UCDSU halts all student Leap Card applications after data protection issue

31 Aug 2018

Image: Luke Maxwell

Students who apply for a student Leap Card online can have all their personal details read by a college agent due to a data protection oversight.

Anyone currently looking to secure a student Leap Card from an agent at University College Dublin (UCD) will not be able to do so as its students’ union announced it has suspended all sales of the card until further notice.

The issue arose after it was revealed yesterday evening (30 August) by The Irish Times that the online ordering system for the travel card contained a serious data protection flaw, which could allow a college agents read all of the student’s personal details, as well as those of others on the system.
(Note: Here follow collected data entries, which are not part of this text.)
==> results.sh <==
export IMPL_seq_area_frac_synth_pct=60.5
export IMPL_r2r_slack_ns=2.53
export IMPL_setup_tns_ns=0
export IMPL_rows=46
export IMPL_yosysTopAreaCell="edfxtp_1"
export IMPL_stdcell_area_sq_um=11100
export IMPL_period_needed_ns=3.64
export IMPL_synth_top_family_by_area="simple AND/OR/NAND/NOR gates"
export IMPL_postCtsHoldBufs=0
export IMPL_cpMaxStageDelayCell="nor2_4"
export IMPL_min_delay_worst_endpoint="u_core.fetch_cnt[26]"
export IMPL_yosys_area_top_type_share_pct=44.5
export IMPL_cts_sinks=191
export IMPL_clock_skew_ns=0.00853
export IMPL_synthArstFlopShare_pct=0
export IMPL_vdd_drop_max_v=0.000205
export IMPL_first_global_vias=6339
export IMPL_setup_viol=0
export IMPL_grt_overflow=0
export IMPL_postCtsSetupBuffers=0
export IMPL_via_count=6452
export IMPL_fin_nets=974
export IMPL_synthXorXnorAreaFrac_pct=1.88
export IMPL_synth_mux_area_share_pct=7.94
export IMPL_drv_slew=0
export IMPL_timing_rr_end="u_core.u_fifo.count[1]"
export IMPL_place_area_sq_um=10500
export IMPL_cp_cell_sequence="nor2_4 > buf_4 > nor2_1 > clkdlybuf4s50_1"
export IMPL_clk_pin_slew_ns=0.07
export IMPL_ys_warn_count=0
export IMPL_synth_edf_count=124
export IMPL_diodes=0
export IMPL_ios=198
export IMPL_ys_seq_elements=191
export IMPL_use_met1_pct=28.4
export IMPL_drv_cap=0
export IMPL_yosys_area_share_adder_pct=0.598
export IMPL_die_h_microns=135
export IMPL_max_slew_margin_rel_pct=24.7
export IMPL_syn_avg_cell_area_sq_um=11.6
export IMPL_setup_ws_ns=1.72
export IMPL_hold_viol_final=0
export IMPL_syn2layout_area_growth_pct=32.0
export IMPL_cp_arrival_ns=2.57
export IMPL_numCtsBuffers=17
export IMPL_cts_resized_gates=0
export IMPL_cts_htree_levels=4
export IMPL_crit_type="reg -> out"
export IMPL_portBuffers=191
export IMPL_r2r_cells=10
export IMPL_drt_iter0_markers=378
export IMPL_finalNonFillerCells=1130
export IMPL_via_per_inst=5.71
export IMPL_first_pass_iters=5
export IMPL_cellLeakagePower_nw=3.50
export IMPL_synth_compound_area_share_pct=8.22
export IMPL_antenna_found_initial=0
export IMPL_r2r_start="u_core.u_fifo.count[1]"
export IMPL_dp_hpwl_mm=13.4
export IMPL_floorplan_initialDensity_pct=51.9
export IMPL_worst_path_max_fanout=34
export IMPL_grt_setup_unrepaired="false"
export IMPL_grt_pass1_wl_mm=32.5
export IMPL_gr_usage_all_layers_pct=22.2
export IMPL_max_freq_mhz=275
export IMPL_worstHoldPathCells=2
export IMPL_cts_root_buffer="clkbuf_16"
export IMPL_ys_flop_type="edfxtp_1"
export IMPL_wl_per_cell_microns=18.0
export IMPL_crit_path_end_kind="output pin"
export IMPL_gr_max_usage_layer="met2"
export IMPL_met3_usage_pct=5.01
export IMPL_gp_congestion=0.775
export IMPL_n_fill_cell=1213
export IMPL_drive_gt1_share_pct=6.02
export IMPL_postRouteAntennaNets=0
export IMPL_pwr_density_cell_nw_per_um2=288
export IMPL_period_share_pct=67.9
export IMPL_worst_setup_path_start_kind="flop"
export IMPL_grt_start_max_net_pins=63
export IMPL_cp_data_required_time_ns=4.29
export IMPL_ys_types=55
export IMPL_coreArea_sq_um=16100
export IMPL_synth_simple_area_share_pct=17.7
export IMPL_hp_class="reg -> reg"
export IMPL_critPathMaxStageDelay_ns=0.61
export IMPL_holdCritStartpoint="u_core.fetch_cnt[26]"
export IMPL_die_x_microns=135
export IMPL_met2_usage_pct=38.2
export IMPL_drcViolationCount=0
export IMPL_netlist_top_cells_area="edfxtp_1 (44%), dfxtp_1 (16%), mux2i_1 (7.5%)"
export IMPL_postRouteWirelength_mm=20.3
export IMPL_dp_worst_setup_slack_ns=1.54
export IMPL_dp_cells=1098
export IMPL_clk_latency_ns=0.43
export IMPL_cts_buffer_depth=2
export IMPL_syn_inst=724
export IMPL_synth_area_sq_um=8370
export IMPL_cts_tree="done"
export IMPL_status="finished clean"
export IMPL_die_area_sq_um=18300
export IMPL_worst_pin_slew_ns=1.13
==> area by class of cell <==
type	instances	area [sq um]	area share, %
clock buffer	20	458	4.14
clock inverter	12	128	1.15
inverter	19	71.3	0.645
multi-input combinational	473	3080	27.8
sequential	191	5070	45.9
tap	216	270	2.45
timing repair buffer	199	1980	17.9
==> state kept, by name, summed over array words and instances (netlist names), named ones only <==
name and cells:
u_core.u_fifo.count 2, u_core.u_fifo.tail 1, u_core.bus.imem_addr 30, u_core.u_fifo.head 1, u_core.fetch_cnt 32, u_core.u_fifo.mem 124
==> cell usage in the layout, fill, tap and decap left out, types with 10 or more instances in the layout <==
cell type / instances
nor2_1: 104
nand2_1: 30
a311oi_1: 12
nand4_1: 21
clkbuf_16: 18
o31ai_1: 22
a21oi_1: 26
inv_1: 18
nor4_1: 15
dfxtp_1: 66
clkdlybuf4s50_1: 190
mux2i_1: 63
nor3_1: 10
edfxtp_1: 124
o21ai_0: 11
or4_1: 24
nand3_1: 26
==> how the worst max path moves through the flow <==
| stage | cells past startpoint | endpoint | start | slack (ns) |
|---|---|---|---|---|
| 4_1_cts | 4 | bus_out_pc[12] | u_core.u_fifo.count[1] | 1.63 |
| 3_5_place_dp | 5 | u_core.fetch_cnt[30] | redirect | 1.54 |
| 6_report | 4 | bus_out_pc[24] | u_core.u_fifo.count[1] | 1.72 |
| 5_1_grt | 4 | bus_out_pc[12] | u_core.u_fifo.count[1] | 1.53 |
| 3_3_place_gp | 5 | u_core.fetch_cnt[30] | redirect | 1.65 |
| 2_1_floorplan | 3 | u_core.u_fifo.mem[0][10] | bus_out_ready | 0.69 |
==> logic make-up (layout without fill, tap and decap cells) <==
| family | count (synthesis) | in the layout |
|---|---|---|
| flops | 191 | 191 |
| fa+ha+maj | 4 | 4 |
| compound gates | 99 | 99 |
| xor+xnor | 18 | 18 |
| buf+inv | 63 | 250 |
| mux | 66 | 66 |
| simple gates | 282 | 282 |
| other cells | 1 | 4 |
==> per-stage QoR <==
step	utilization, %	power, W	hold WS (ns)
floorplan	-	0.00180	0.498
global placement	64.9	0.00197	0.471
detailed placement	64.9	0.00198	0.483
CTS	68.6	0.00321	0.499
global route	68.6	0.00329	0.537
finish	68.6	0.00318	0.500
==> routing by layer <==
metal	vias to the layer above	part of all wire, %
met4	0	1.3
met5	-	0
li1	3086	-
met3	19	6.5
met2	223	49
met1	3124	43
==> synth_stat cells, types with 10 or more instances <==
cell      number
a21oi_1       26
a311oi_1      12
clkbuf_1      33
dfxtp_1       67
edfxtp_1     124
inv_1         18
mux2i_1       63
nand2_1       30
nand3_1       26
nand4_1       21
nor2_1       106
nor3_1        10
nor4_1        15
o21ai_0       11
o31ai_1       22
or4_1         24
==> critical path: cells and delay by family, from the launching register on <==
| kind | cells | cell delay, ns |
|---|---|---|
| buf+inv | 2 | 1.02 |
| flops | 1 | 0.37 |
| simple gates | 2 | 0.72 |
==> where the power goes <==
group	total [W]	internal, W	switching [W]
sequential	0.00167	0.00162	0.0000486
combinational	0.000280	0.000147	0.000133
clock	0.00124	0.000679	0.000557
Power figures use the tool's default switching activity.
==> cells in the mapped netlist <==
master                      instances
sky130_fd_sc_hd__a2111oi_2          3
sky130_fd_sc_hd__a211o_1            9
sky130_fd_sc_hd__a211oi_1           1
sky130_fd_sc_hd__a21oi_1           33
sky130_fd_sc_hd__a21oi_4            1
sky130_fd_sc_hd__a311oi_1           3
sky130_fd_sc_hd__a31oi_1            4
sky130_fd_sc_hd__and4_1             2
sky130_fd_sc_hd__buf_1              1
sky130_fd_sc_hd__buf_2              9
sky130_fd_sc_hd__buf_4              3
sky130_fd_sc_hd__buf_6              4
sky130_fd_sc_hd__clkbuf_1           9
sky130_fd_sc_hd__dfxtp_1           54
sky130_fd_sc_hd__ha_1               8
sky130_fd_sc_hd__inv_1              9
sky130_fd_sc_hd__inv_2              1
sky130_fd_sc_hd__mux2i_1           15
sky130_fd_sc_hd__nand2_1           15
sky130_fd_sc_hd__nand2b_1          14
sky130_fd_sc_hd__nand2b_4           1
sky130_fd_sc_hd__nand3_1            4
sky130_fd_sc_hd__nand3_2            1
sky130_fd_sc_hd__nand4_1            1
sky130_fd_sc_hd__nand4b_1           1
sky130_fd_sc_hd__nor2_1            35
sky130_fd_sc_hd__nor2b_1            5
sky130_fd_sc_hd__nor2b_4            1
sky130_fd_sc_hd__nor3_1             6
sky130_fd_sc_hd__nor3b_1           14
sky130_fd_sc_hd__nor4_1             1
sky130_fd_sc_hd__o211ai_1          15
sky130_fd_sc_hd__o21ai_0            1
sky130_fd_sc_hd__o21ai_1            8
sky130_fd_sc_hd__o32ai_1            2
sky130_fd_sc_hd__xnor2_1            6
Developed by a firm called Fimak Group, the online application system works by asking the student to submit their details online and, once completed, they will be sent a six-digit PIN. The student then submits this PIN to the college agent, who enters it into a system and prints off the card.

However, as the agent enters the digits of the PIN, a considerable number of other applicants who happen to have similar numbers at the beginning of the code also appear before the full code of the original applicant is entered.

Fear of stalking

It is understood that UCD’s students’ union (UCDSU) raised the issue with Fimak in May, saying such a system could be abused by an agent and was a breach of data protection regulations.

Responding to the union at the time, Fimak said that its system was approved by the National Transport Authority (NTA) and was “fit for purpose”.

While admitting that it would be reviewed on an ongoing basis, Fimak said that its current system “will stay as it is”.

Earlier this month, however, emails sent to UCDSU by the NTA agreed with the union’s concern and said that fixing the issue should be of “category-one importance”.

Fimak so far has declined to comment on the allegations.

UCDSU president Barry Murphy said it will continue to suspend all new applications until the issue has been resolved. “[A] student could end up being spammed, meaning there could be identity tests,” he said.

“If someone took a shine to how they look, they could find out where they live and they can also look at a picture of them and they could end up stalking them.”

Updated, 11.11am, 31 August 2018: This article was updated to correct a spelling error and clarify that the firm behind the development of the Leap Card online application system is the Fimak Group.